Caso a recuperação seja deferida, os
franqueados da Subway têm a prerrogativa de rescindir o contrato, confirma. Mas
por enquanto, o que se ouve falar é da insegurança na rede, mesmo que o
franqueador lá fora tenha rescindido com a ex-máster franqueada
SouthRock.
"Provavelmente o contrato deles tem
uma cláusula, quase que padrão, de que estão assumindo a gestão", explica.
"Mas sabemos que é uma situação muito delicada, muito complexa, porque há
toda uma gestão que fica meio conturbada. E os franqueados precisam ter uma
referência, precisam ter uma ajuda, uma assistência, um suporte. Tudo ainda
está muito temeroso."
Ao ser perguntada se a Lei de Franquias
prevê alguma proteção nesse sentido, a advogada diz que não há nada específico,
por ter mais a ver com Direito Civil do que esse tipo de contrato.
Porém, o futuro dos franqueados depende de
diversos fatores, que vão além do contrato e da posição de cada um. Pode ser
que algum deles prefira, para não perder dinheiro, continuar com a nova gestão.

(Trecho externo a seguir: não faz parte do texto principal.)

This design comes from an exercise in tuning for small area, a short achievable clock period and few clock cycles per item on the open sky130 flow, not from production work. In this exercise RTL edits were held to simulation tests only and were not proved equivalent to the original.

--- design/flow/run.sh ---
#!/bin/bash
# synth_recipe.tcl (not shown) runs the flow's synth.tcl, then flattens the netlist and writes it again
# the make line also repeats each setting of config.mk as NAME=value (left out here)
make -C /OpenROAD-flow-scripts/flow DESIGN_CONFIG=/design/flow/config.mk WORK_HOME=/design/flow/orfs CLKGATE_MAP_FILE= SYNTH_SCRIPT=/design/flow/synth_recipe.tcl finish
--- design/flow/config.mk ---
export PLATFORM = sky130hd
export DESIGN_NAME = conv_requant_packer
export DESIGN_NICKNAME = conv_requant_packer
export VERILOG_FILES = /design/flow/design.v
export SDC_FILE = /design/flow/constraint.sdc
export NUM_CORES = 4
export LEC_CHECK = 0
export CAP_MARGIN = 20
export CORE_MARGIN = 2
export CORE_UTILIZATION = 40
export SLEW_MARGIN = 20
--- design/flow/constraint.sdc ---
create_clock -name core_clock -period 7.5 [get_ports {clk}]
set_input_delay 1.5000 -clock core_clock [delete_from_list [all_inputs] [get_ports {clk}]]
set_output_delay 1.5000 -clock core_clock [all_outputs]
set_load 0.01 [all_outputs]
--- design/flow/design.v ---
module conv_requant_packer #(
  parameter int DATA_WIDTH = 8,
  parameter int ACC_WIDTH  = 32,
  parameter int BUS_WIDTH  = 128,
  parameter int ADDR_WIDTH = 18
) (
  input  logic                  clk,
  input  logic                  rst,
  input  logic                  start,
  input  logic [ADDR_WIDTH-1:0] cfg_base_addr,
  input  logic [15:0]           cfg_scale,
  input  logic [4:0]            cfg_shift,
  input  logic [1:0]            cfg_act_mode,
  input  logic [DATA_WIDTH-1:0] cfg_clip_max,
  output logic                  busy,
  output logic                  done,
  input  logic                  in_valid,
  output logic                  in_ready,
  input  logic [ACC_WIDTH-1:0]  in_acc,
  input  logic [ACC_WIDTH-1:0]  in_bias,
  input  logic                  in_last,
  output logic                  out_valid,
  input  logic                  out_ready,
  output logic [ADDR_WIDTH-1:0] out_addr,
  output logic [BUS_WIDTH-1:0]  out_data,
  output logic                  out_last,
  output logic [15:0]           sat_count
);
  localparam int LANES  = BUS_WIDTH / DATA_WIDTH;
  localparam int IDX_W  = $clog2(LANES);
  localparam int PROD_W = ACC_WIDTH + 16;
  logic busy_q, run_q;
  logic [15:0]           cfg_scale_q;
  logic [4:0]            cfg_shift_q;
  logic [1:0]            cfg_mode_q;
  logic signed [DATA_WIDTH-1:0] cfg_clip_q;
  logic [ADDR_WIDTH-1:0] addr_q;
  logic                        s1_valid_q, s1_last_q;
  logic signed [ACC_WIDTH-1:0] s1_b_q;
  logic                        s2_valid_q, s2_last_q;
  logic signed [PROD_W-1:0]    s2_p_q;
  logic [BUS_WIDTH-1:0]  word_q;
  logic [IDX_W-1:0]      idx_q;
  logic                  out_valid_q, out_last_q;
  logic stall, adv, accept, out_hs, start_ok, fin, wr, word_done;
  assign out_hs    = out_valid_q & out_ready;
  assign stall     = out_valid_q & ~out_ready;
  assign adv       = ~stall;
  assign in_ready  = run_q & adv;
  assign accept    = in_valid & in_ready;
  assign start_ok  = start & ~busy_q;
  assign fin       = out_hs & out_last_q;
  assign busy      = busy_q;
  assign done      = fin;
  assign out_valid = out_valid_q;
  assign out_addr  = addr_q;
  assign out_data  = word_q;
  assign out_last  = out_last_q;
  logic [ACC_WIDTH:0]   acc_sum;
  logic [ACC_WIDTH-1:0] acc_sat;
  always_comb begin
    acc_sum = {in_acc[ACC_WIDTH-1], in_acc} + {in_bias[ACC_WIDTH-1], in_bias};
    acc_sat = acc_sum[ACC_WIDTH-1:0];
    if (acc_sum[ACC_WIDTH] != acc_sum[ACC_WIDTH-1])
      acc_sat = {acc_sum[ACC_WIDTH], {(ACC_WIDTH-1){~acc_sum[ACC_WIDTH]}}};
  end
  logic [31:0]              rnd;
  logic signed [16:0]       scale_s;
  logic signed [32:0]       rnd_s;
  logic signed [PROD_W-1:0] prod;
  always_comb begin
    rnd = '0;
    if (cfg_shift_q != 5'd0) rnd[cfg_shift_q - 5'd1] = 1'b1;
    scale_s = {1'b0, cfg_scale_q};
    rnd_s   = {1'b0, rnd};
    prod    = s1_b_q * scale_s + rnd_s;
  end
  logic [38:0]           lowbits;
  logic [7:0]            r8;
  logic [40:0]           hmask;
  logic                  sat, neg;
  logic signed [7:0]     q_val, act_val;
  always_comb begin
    lowbits = s2_p_q[38:0] >> cfg_shift_q;
    r8      = lowbits[7:0];
    for (int i = 0; i < 41; i++) hmask[i] = (i >= 32'(cfg_shift_q));
    neg = s2_p_q[PROD_W-1];
    sat = |((s2_p_q[PROD_W-1:7] ^ {41{neg}}) & hmask);
    if (sat) q_val = neg ? 8'sh80 : 8'sh7f;
    else     q_val = r8;
    act_val = q_val;
    if (cfg_mode_q == 2'b01 || cfg_mode_q == 2'b10) begin
      if (q_val[7]) act_val = '0;
      if (cfg_mode_q == 2'b10 && act_val > cfg_clip_q) act_val = cfg_clip_q;
    end
  end
  assign wr        = s2_valid_q & adv;
  assign word_done = (idx_q == IDX_W'(LANES - 1)) | s2_last_q;
  always_ff @(posedge clk) begin
    if (rst) begin
      busy_q      <= 1'b0;
      run_q       <= 1'b0;
      s1_valid_q  <= 1'b0;
      s2_valid_q  <= 1'b0;
      out_valid_q <= 1'b0;
      idx_q       <= '0;
    end else begin
      if (start_ok) begin
        busy_q <= 1'b1;
        run_q  <= 1'b1;
      end
      if (accept && in_last) run_q <= 1'b0;
      if (fin) busy_q <= 1'b0;
      if (adv) begin
        s1_valid_q <= accept;
        s2_valid_q <= s1_valid_q;
      end
      if (wr) begin
        if (word_done) idx_q <= '0;
        else           idx_q <= idx_q + IDX_W'(1);
      end
      if (wr && word_done) out_valid_q <= 1'b1;
      else if (out_hs)     out_valid_q <= 1'b0;
    end
  end
  always_ff @(posedge clk) begin
    if (start_ok) begin
      cfg_scale_q <= cfg_scale;
      cfg_shift_q <= cfg_shift;
      cfg_mode_q  <= cfg_act_mode;
      cfg_clip_q  <= cfg_clip_max;
    end
    if (start_ok)    addr_q <= cfg_base_addr;
    else if (out_hs) addr_q <= addr_q + ADDR_WIDTH'(1);
    if (adv) begin
      s1_b_q    <= acc_sat;
      s1_last_q <= in_last;
      s2_p_q    <= prod;
      s2_last_q <= s1_last_q;
    end
    if (wr && word_done) out_last_q <= s2_last_q;
    for (int l = 0; l < LANES; l++) begin
      if (wr && idx_q == IDX_W'(l))
        word_q[l*DATA_WIDTH +: DATA_WIDTH] <= act_val;
      else if (wr && idx_q == '0)
        word_q[l*DATA_WIDTH +: DATA_WIDTH] <= '0;
    end
  end
  logic [15:0] sat_cnt_q;
  always_ff @(posedge clk) begin
    if (rst)                                  sat_cnt_q <= '0;
    else if (start_ok)                        sat_cnt_q <= '0;
    else if (wr && sat && sat_cnt_q != 16'hFFFF) sat_cnt_q <= sat_cnt_q + 16'd1;
  end
  assign sat_count = sat_cnt_q;
endmodule
==> flow_summary.toml <==
[setup_path]
critPathMaxStageDelay_ns = 0.52
critPathKind = "flop to flop"
cpMostUsedCell = "fa_1"
cp.required_ns = 7.81
endpoint_kind = "flop"
worst_setup_path_start_kind = "flop"
slowest_stage = "fa_1"
crit_fanout = 8
cp.arrival_ns = 7.47

[cells_and_area]
final_layout_size_suffix_gt1_share_pct = 6.44
antenna_cells = 0
layout.nets = 4533
area_delta_synth_final_pct = 15.5
utilization_pct = 46.8
post-route-cell-area_um2 = 40000

[place]
place_area_um2 = 38700
portBuffers = 285
gp_congestion = 0.869
post-dp-hpwl_um = 70700

[cts]
cts_tree = "done"
clock_latency_ns = 0.57
cts_sinks = 285
cts_buffers = 36
clockBufferDepth = 3
clkTransAtPathRegs_ns = 0.07
htree_levels = 2
root_buffer = "clkbuf_16"

[timing]
setup_violations = 0
max_freq_ghz = 0.140
layout_min_cycle_time_ns = 7.16
slew_headroom_pct = 33.3
tns_ns = 0
skew_ns = 0.0299
tightest_slew_ns = 1.00
final-hold-violation-count = 0
finalCritPeriodShare_pct = 95.5
finalMaxSlewViolations = 0

[synth]
netlist_area_um2 = 34700
synth_top_flop_cell = "edfxtp_1"
synth.area.top_cells = "fa_1, edfxtp_1, inv_1"
synth_top_area_share_pct = 29.8
netlist_instances = 3534
ys_ff_latch = 285
async_reset_ff_share_pct = 0
synth_area_leader_cell = "fa_1"
synth_edf_count = 260
syn_avg_cell_area_um2 = 9.81
yosysSeqAreaShare_pct = 24.0
yosys_warnings = 1
ys_types = 82
synth_nets = 4336

[die]
dieArea_um2 = 89000
die_x_um = 298
coreArea_um2 = 85500
die_h_um = 298
pin_count = 286
initial_core_util_pct = 40.5
row_count = 107

[grt]
grt_pass1_vias = 26500
grt_max_degree = 113
antenna_found_initial = 3
grt-ovfl-total = 0
grt_pass1_wl_um = 146000
track_usage_pct = 20.5

[drt]
drt-pass1-iter-count = 5
postRouteWirelength_um = 90200
wire_per_inst_um = 18.4
drtIter0Drc = 1701
ant_nets = 0
routed_via_density = 5.23
via_count = 25600
drc = 0

[run]
drv_cap = 0

[outcome]
status = "complete, no violations"

[min_path]
min_path_type = "flop to flop"
-- placed cells by master, fill, tap and decap left out, types with 17 or more instances in the layout --
cell type        Yosys  routed
o21a_1              20      20
mux4_2              48      48
fa_1               516     516
ha_1               167     162
nor2_1             102      98
nand4_1             24      24
a21o_1              28      28
and2_1             224     224
buf_4               14      78
xor2_1              41      41
nand3_1            144     143
xnor2_1             73      72
or3_1               17      17
clkdlybuf4s50_1      0     285
nand2_1            467     467
dfxtp_1             25      25
nor3_1              26      26
a21oi_1            101      99
edfxtp_1           260     260
clkbuf_16            0      36
inv_1              603     603
o21ai_0             92      89
nor2b_1             22      21
o31ai_1            117     116
and3_1              25      25
-- registers in the layout, summed over array words and instances, names as in the netlist, 2 cells and up --
| register | flops |
|---|---|
| cfg_scale_q | 16 |
| cfg_mode_q | 2 |
| addr_q | 18 |
| s2_p_q | 48 |
| sat_cnt_q | 16 |
| cfg_clip_q | 8 |
| s1_b_q | 32 |
| idx_q | 4 |
| cfg_shift_q | 5 |
| word_q | 128 |
-- per-layer routing --
metal  global-route usage [%]  share of wire, %  routed length, µm  vias up
met5                        0            0.0078                  7        -
met4                     6.38               2.6               2390        2
met3                     2.65               6.1               5470      141
met2                     34.1                48              43000      879
met1                     27.9                44              39300    12700
li1                         -                 -                  -    11900
-- critical path: cells and delay by family, from the launching register on --
kind	cells	cell delay (ns)
AOI/OAI and AO/OA	4	0.98
adders and majority gates	6	2.97
and+or+nand+nor	9	1.44
buffers and inverters	7	0.82
DFF	1	0.42
xor gates and xnor gates	2	0.26
-- synthesized netlist by cell type (11+ instances only) --
cell type / count
buf_4: 14
a21o_1: 28
dfxtp_1: 25
nor3_1: 26
o21ai_0: 92
fa_1: 516
nand3_1: 144
edfxtp_1: 260
nor2_1: 102
xnor2_1: 73
and3_1: 25
a21oi_1: 101
clkbuf_1: 167
o31ai_1: 117
ha_1: 167
inv_1: 603
nor2b_1: 22
xor2_1: 41
nand2_1: 467
o21bai_1: 16
buf_2: 15
and2_1: 224
nand2b_1: 11
nand4_1: 24
mux4_2: 48
a211oi_1: 13
or3_1: 17
o21a_1: 20
-- cells by family (layout without fill, tap and decap cells) --
group           count (synthesis)  in the layout  synth area share [%]
buf+inv                       812           1035                  9.17
fa+ha+maj                     692            692                  36.1
xor+xnor                      114            114                  2.88
simple gates                 1094           1094                  15.1
compound gates                478            478                  9.23
flops                         285            285                  24.0
mux                            59             59                  3.51
-- layout make-up --
class / count / area, µm²
clock buffer: 45 / 935
timing repair buffer: 368 / 3540
clock inverter: 19 / 188
sequential: 285 / 8310
tap: 1144 / 1430
fill: 8022 / 45500
inverter: 603 / 2260
multi-input combinational: 2437 / 23400
-- through the flow --
stage / hold WS [ns] / instances / setup WS (ns)
2_1_floorplan: 0.400 / 3534 / 0.0327
3_3_place_gp: 0.405 / 4834 / 0.102
3_5_place_dp: 0.408 / 4834 / 0.0289
4_1_cts: 0.440 / 4898 / 0.0144
5_1_grt: 0.448 / 4901 / -0.0324
6_report: 0.433 / 4901 / 0.336
-- worst paths after layout --
| path | startpoint | end | slack (ns) | depth (start not counted) |
|---|---|---|---|---|
| worst max-delay path | cfg_shift_q[1] | s2_p_q[47] | 0.34 | 28 |
| worst min-delay path | s1_last_q | s2_last_q | 0.43 | 0 |
| worst max register to register | cfg_shift_q[1] | s2_p_q[47] | 0.34 | 28 |
| worst min register to register | s1_last_q | s2_last_q | 0.43 | 0 |
-- repair_timing --
item	in CTS	in global routing
hold buffers	0	0
buffers inserted	0	2
resized for setup	1	29
pin swaps	0	5
endpoints found under the setup margin	2	15
Testbench counts, summed over its fixed seeds: cycles 9,439, items 9,247.

static timing again, ports no longer ideal:
Ports are ideal in the flow. The routed layout listed here was re-timed in OpenROAD. Step 1, drivers: a clkbuf_16 drives clk and a buf_2 each remaining input, both assumed. Step 2 also shifts input and output timing later by t, the mid clock arrival at the registers, as if the neighbouring blocks saw the same clock. Slacks: ideal ports / drivers / drivers and shift; pairs: ideal ports / drivers.
t, ns: 0.626
slack for setup (ns): 0.336 / 0.336 / 0.336
worst setup path after step 2: register to register
worst register clock-pin slew, ns: 0.07 / 0.07
After both steps setup and hold are still met in this run. The setup slack of this run moves by 0.000 ns with the drivers and by 0.000 ns with both steps.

Ou pode ser que decida: "não vou esperar a recuperação judicial ser definida
e vou entregar tudo", explica. Vai depender do investimento de cada um
deles.
Ou, quanto tempo está na rede, se já
retornou o investimento ou não, se tem mais de uma loja... pode ser que esse
seja o único patrimônio, o ganha-pão dele, diz.
"Cabe a cada franqueado analisar sua
situação pessoal, com ajuda de advogados, e entender qual será a melhor atitude
caso realmente seja deferida essa recuperação judicial", finaliza.